Linear Hall sensors can output continuous signals, and when there are more than two sensors, they can uniquely and accurately determine the position information of each magnetic pole [10]. The reference [11] used 13 linear Halls for the position detection of permanent magnet linear synchronous motors and solved the phase deviation and harmonic problem caused by the increase in the number of Halls through the fast Fourier transform and fixed-point iteration methods. The reference [12] proposes an improved rotor position estimation method in a permanent magnet synchronous motor (PMSM) with low-resolution Hall effect sensors. This method promises to decrease the estimated position errors, which are caused by the Hall position offset. A linear interpolation based on the least squares method is used to estimate the rotor position.
At present, the position sensorless detection technologies include the sliding mode control method [13], back electromotive force calculation method [14], state observer method [15], Kalman and extended Kalman filter method [16], etc. However, these algorithms have a high dependence on motor parameters, poor control robustness, and poor universality, and most of them are complex, making them less suitable for engineering applications.
However, there is still a trend of increasing in the same direction between the measurement accuracy and cost of position sensor detection. Different types of sensors have effects on the structural volume, application scenarios, and control performance of motor control systems.
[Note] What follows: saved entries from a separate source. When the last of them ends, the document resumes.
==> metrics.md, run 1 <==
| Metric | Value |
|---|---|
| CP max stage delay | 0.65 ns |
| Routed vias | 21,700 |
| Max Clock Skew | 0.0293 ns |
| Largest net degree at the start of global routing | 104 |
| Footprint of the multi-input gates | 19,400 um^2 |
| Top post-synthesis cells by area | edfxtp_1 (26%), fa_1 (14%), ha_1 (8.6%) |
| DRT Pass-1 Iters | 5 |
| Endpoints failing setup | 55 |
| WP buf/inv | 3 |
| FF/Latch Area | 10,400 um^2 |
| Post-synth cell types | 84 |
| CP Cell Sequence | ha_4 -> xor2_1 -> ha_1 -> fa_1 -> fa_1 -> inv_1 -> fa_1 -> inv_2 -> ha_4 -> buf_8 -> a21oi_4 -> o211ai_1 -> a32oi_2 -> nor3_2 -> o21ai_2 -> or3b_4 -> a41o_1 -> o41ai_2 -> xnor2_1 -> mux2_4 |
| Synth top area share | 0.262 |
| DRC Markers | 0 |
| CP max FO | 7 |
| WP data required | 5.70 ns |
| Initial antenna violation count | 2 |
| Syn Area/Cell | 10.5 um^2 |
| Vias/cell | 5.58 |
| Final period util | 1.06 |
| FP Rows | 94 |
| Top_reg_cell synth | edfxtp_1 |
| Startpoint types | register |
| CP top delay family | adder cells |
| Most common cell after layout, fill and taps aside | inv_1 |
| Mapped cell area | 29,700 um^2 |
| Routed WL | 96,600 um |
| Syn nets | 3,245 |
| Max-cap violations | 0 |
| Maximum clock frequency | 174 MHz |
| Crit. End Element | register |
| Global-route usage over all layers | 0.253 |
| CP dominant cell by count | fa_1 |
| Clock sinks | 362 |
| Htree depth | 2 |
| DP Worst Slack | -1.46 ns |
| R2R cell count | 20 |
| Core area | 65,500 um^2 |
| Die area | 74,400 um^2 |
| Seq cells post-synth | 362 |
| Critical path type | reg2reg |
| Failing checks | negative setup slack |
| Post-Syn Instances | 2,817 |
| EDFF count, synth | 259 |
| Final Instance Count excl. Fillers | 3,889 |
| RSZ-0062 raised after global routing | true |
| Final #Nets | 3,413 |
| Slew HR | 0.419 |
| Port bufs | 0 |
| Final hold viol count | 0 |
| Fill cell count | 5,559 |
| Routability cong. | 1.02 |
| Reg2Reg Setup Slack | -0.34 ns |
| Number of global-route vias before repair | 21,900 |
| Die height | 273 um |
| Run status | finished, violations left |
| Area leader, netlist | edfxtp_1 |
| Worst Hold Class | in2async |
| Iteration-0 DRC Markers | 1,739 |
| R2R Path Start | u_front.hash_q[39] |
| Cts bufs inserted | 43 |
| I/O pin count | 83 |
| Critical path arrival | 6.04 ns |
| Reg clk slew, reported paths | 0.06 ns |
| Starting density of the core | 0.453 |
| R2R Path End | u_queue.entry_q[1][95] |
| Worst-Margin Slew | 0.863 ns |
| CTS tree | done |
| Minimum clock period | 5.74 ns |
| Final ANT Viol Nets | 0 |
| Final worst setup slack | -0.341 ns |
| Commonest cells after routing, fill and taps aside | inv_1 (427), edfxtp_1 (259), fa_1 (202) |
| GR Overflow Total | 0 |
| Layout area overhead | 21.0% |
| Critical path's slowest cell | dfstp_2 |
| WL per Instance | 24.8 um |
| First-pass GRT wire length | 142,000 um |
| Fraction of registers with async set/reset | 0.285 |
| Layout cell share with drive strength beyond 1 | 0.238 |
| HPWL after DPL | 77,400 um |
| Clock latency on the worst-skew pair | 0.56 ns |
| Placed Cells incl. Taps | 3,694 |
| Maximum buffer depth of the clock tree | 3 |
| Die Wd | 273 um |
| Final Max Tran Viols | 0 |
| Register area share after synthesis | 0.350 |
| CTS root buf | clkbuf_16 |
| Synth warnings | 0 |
--- config.mk ---
export PLATFORM = sky130hd
export DESIGN_NAME = direct_mapped_writeback_cache_tags_unit
export DESIGN_NICKNAME = d
export VERILOG_FILES = /design/src/design/dmc_pkg.sv /design/src/design/dmc_ctrl.sv /design/src/design/dmc_datapath.sv /design/src/design/direct_mapped_writeback_cache_tags_unit.sv
export SDC_FILE = /design/constraint.sdc
export NUM_CORES = 2
export LEC_CHECK = 0
export ABC_AREA = 1
export BUFFER_PORTS_ARGS = -buffer_cell sky130_fd_sc_hd__buf_2
export CAP_MARGIN = 20
export CORE_MARGIN = 5
export CORE_UTILIZATION = 40
export DETAILED_ROUTE_END_ITERATION = 8
export PLACE_DENSITY = 0.54
export SYNTH_ARGS = -nofsm -noshare
export SYNTH_HDL_FRONTEND = slang
export SYNTH_SLANG_ARGS = --single-unit
export TNS_END_PERCENT = 50
--- constraint.sdc ---
create_clock -name clk_i -period 3.76 [get_ports clk_i]
set_input_delay 0.752 -clock clk_i [delete_from_list [all_inputs] [get_ports clk_i]]
set_output_delay 0.752 -clock clk_i [all_outputs]
set_load 0.1 [all_outputs]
When using low-cost and low-precision position sensors, it is also necessary to consider the impact of installation errors on measurement accuracy. At the same time, it is necessary to select a reasonable position estimation algorithm and optimize the magnetic pole position detection algorithm based on the motor operating conditions to improve the accuracy of motor position detection and thereby improve motor control performance.
This paper comprehensively considers factors such as control cost, position detection accuracy, and engineering applications. Linear Hall sensors are used as magnetic pole position detection components, and the focus is on researching the magnetic pole position detection method of PMLSM based on linear Hall. The installation layout of linear Hall relative to linear motors is analyzed, and an improved algorithm for position estimation is proposed to reduce the volume of the overall drive system of the motor and reduce the cost of control hardware, balancing the control accuracy and stability of the motor.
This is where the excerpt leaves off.